Dale’s life however is really in a mess now that he has lost his job; he no longer has a source of income to help take care of his wives disability. The love for his wife leaves him really no other option than to open his land back up for the hunting season. Mario immediately thinks that it is a bad idea; there has been a true between the wild man and Dale’s family for years.
The first man to get the chance to hunt on the forbidden property is of course Karl; yes the same guy who stole Dale’s job at the beginning of the movie. Not only though did Karl steal Dale’s job, he isn’t even paying him cash to hunt on the property; instead he just brings Dale a crate full of bottles of moonshine. Just to show you what kind of person Karl is he takes one of the bottles of moonshine out of the crate after giving it to Dale saying that he is going to use it on his hunt.
Karl prowls the wilderness with his rifle drinking from his bottle of moonshine (seems real safe!), when he hears a strange growling sound. The sound isn’t all though, he sees a large man like form moving through the brush. Karl fires his gun sure that he hit what he saw, he runs towards the form only to find that what he shot is long gone.
That night as Dale and Mario do their nightly feeding ritual we can hear that the creature is angered more than usual. When Dale opens the door he finds random objects thrown all on top of the now empty plate. Mario informs Dale that there is no token which is a very bad sign, especially with how angry the creature sounded outside!
The Wild Man of the Navidad is what I consider to be “hillbilly horror”, and it is done very well. There were multiple times during viewing where I was convinced that the film had actually been hidden in a vault somewhere since the 1970’s. There really isn’t much of a back story for any of Sublimes denizens, even the wild man, but what you do see will leave you not really wanting to know much more. Most of the folks in the film are actually not actors either, which leads to a certain realism when viewing, though their acting is very limited. The people of Sublime however aren’t just bad to look at; they are down right ugly on the inside.

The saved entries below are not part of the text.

**src/rtl/nand_bus_front.sv**
```systemverilog
module nand_bus_front #(
  parameter int DW         = 16,
  parameter int PAGE_WORDS = 16,
  parameter int ADDR_BYTES = 3,
  parameter int T_READ     = 20,
  parameter int T_PROG     = 40,
  parameter int T_ERASE    = 60,
  parameter int RD_LAT     = 2
) (
  input  logic                    clk,
  input  logic                    rst_n,
  input  logic                    ce_n,
  input  logic                    cle,
  input  logic                    ale,
  input  logic                    we_n,
  input  logic                    re_n,
  input  logic                    wp_n,
  input  logic                    lock_en,
  input  logic [DW-1:0]           io_in,
  output logic [DW-1:0]           io_out,
  output logic                    io_oe,
  output logic                    rb,
  output logic [7:0]              cmd_q,
  output logic [ADDR_BYTES*8-1:0] addr_q
);
  localparam int CW   = $clog2(PAGE_WORDS);
  localparam int AIW  = $clog2(ADDR_BYTES + 1);
  localparam int TMAX = (T_ERASE > T_PROG) ? ((T_ERASE > T_READ) ? T_ERASE : T_READ)
                                           : ((T_PROG > T_READ) ? T_PROG : T_READ);
  localparam int TW   = $clog2(TMAX + 1);
  localparam logic [7:0] OP_RD_SETUP = 8'h00, OP_RD_GO = 8'h30;
  localparam logic [7:0] OP_PG_SETUP = 8'h80, OP_PG_GO = 8'h10;
  localparam logic [7:0] OP_ER_SETUP = 8'h60, OP_ER_GO = 8'hD0;
  localparam logic [1:0] K_READ = 2'd0, K_PROG = 2'd1, K_ERASE = 2'd2;

  logic          ce_s, cle_s, ale_s, we_s, re_s, wp_s, lock_s, we_q, re_q;
  logic [DW-1:0] io_s;
  logic          locked;
  logic [TW-1:0] busy_cnt;
  logic [1:0]    op_r;
  logic [CW-1:0] col;
  logic [AIW-1:0] aidx;
  logic [DW-1:0] pbuf [PAGE_WORDS];
  logic [DW-1:0] rd_d [RD_LAT];
  logic [RD_LAT-1:0] rd_v;

  always_ff @(posedge clk or negedge rst_n) begin
    if (!rst_n) begin
      ce_s <= 1'b1; cle_s <= 1'b0; ale_s <= 1'b0; we_s <= 1'b1; re_s <= 1'b1;
      wp_s <= 1'b1; lock_s <= 1'b0; io_s <= '0; we_q <= 1'b1; re_q <= 1'b1;
    end else begin
      ce_s <= ce_n; cle_s <= cle; ale_s <= ale; we_s <= we_n; re_s <= re_n;
      wp_s <= wp_n; lock_s <= lock_en; io_s <= io_in; we_q <= we_s; re_q <= re_s;
    end
  end

  wire ready   = (busy_cnt == '0);
  wire we_rise = we_s & ~we_q & ~ce_s & ready;
  wire re_fall = ~re_s & re_q & ~ce_s & ready;
  wire cmd_ev  = we_rise & cle_s & ~ale_s;
  wire adr_ev  = we_rise & ale_s & ~cle_s;
  wire dat_ev  = we_rise & ~cle_s & ~ale_s & (cmd_q == OP_PG_SETUP);
  wire guard   = wp_s & ~locked;
  wire [7:0] lo = io_s[7:0];
  wire go_rd   = cmd_ev & (lo == OP_RD_GO) & (cmd_q == OP_RD_SETUP);
  wire go_pg   = cmd_ev & (lo == OP_PG_GO) & (cmd_q == OP_PG_SETUP) & guard;
  wire go_er   = cmd_ev & (lo == OP_ER_GO) & (cmd_q == OP_ER_SETUP) & guard;
  wire abort   = ~ready & (op_r != K_READ) & ~wp_s;
  wire fill    = ~abort & (busy_cnt == TW'(1)) & (op_r == K_ERASE);

  assign rb    = ready;
  assign io_oe = ~ce_s & ~re_s;

  always_ff @(posedge clk or negedge rst_n) begin
    if (!rst_n)                 locked <= 1'b0;
    else if (lock_s && !wp_s)   locked <= 1'b1;
    else if (!lock_s)           locked <= 1'b0;
  end

  always_ff @(posedge clk or negedge rst_n) begin
    if (!rst_n) begin
      busy_cnt <= '0; op_r <= K_READ;
    end else if (abort) busy_cnt <= '0;
    else if (go_rd) begin busy_cnt <= TW'(T_READ);  op_r <= K_READ;  end
    else if (go_pg) begin busy_cnt <= TW'(T_PROG);  op_r <= K_PROG;  end
    else if (go_er) begin busy_cnt <= TW'(T_ERASE); op_r <= K_ERASE; end
    else if (!ready) busy_cnt <= busy_cnt - 1'b1;
  end

  always_ff @(posedge clk or negedge rst_n) begin
    if (!rst_n) begin
      cmd_q <= 8'hFF; addr_q <= '0; aidx <= '0; col <= '0;
    end else begin
      if (cmd_ev) begin
        cmd_q <= lo;
        aidx  <= '0;
      end
      if (adr_ev && aidx < AIW'(ADDR_BYTES)) begin
        addr_q[aidx*8 +: 8] <= lo;
        aidx <= aidx + 1'b1;
      end
      if (adr_ev && aidx == '0) col <= lo[CW-1:0];
      else if (dat_ev || re_fall) col <= col + 1'b1;
    end
  end

  always_ff @(posedge clk or negedge rst_n) begin
    if (!rst_n) begin
      for (int i = 0; i < PAGE_WORDS; i++) pbuf[i] <= '0;
    end else if (fill) begin
      for (int i = 0; i < PAGE_WORDS; i++) pbuf[i] <= '1;
    end else if (dat_ev) pbuf[col] <= io_s;
  end

  always_ff @(posedge clk or negedge rst_n) begin
    if (!rst_n) begin
      rd_v <= '0; io_out <= '0;
      for (int i = 0; i < RD_LAT; i++) rd_d[i] <= '0;
    end else begin
      rd_v[0] <= re_fall;
      rd_d[0] <= pbuf[col];
      for (int i = 1; i < RD_LAT; i++) begin
        rd_v[i] <= rd_v[i-1];
        rd_d[i] <= rd_d[i-1];
      end
      if (rd_v[RD_LAT-1]) io_out <= rd_d[RD_LAT-1];
    end
  end
endmodule

```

The main subject of the film, the wild man himself, is portrayed also very well. For the first half of the movie he really isn’t even visible. We the viewers are left only hearing his growls and seeing a rather large form moving through the prairie brush; and yes this does lead to several decent scares.
The soundtrack to the film also helps set the tone for the next 86 minutes. In-between the retro country we are also treated to loud threatening noises, not unlike what viewers heard in Tobe Hoopers The Texas Chainsaw Massacre (again didn’t I mention above that Kim Henkel was involved), which was a “hillbilly horror” classic in my opinion.
Most of the deaths in the film however are pretty laughable for the jaded viewer. The wild man simply thrashes his arms around a lot while we get treated to some close ups of the victims screaming faces while they are being hosed with spurts of the red stuff. If you are looking for a gory film I suggest looking somewhere else, although there is a pinch of the gory stuff in there you just have to wait for it. However if you do like your horror southern fried with a slide of the sleazy 1970’s then The Wild Man of the Navidad is right up your alley.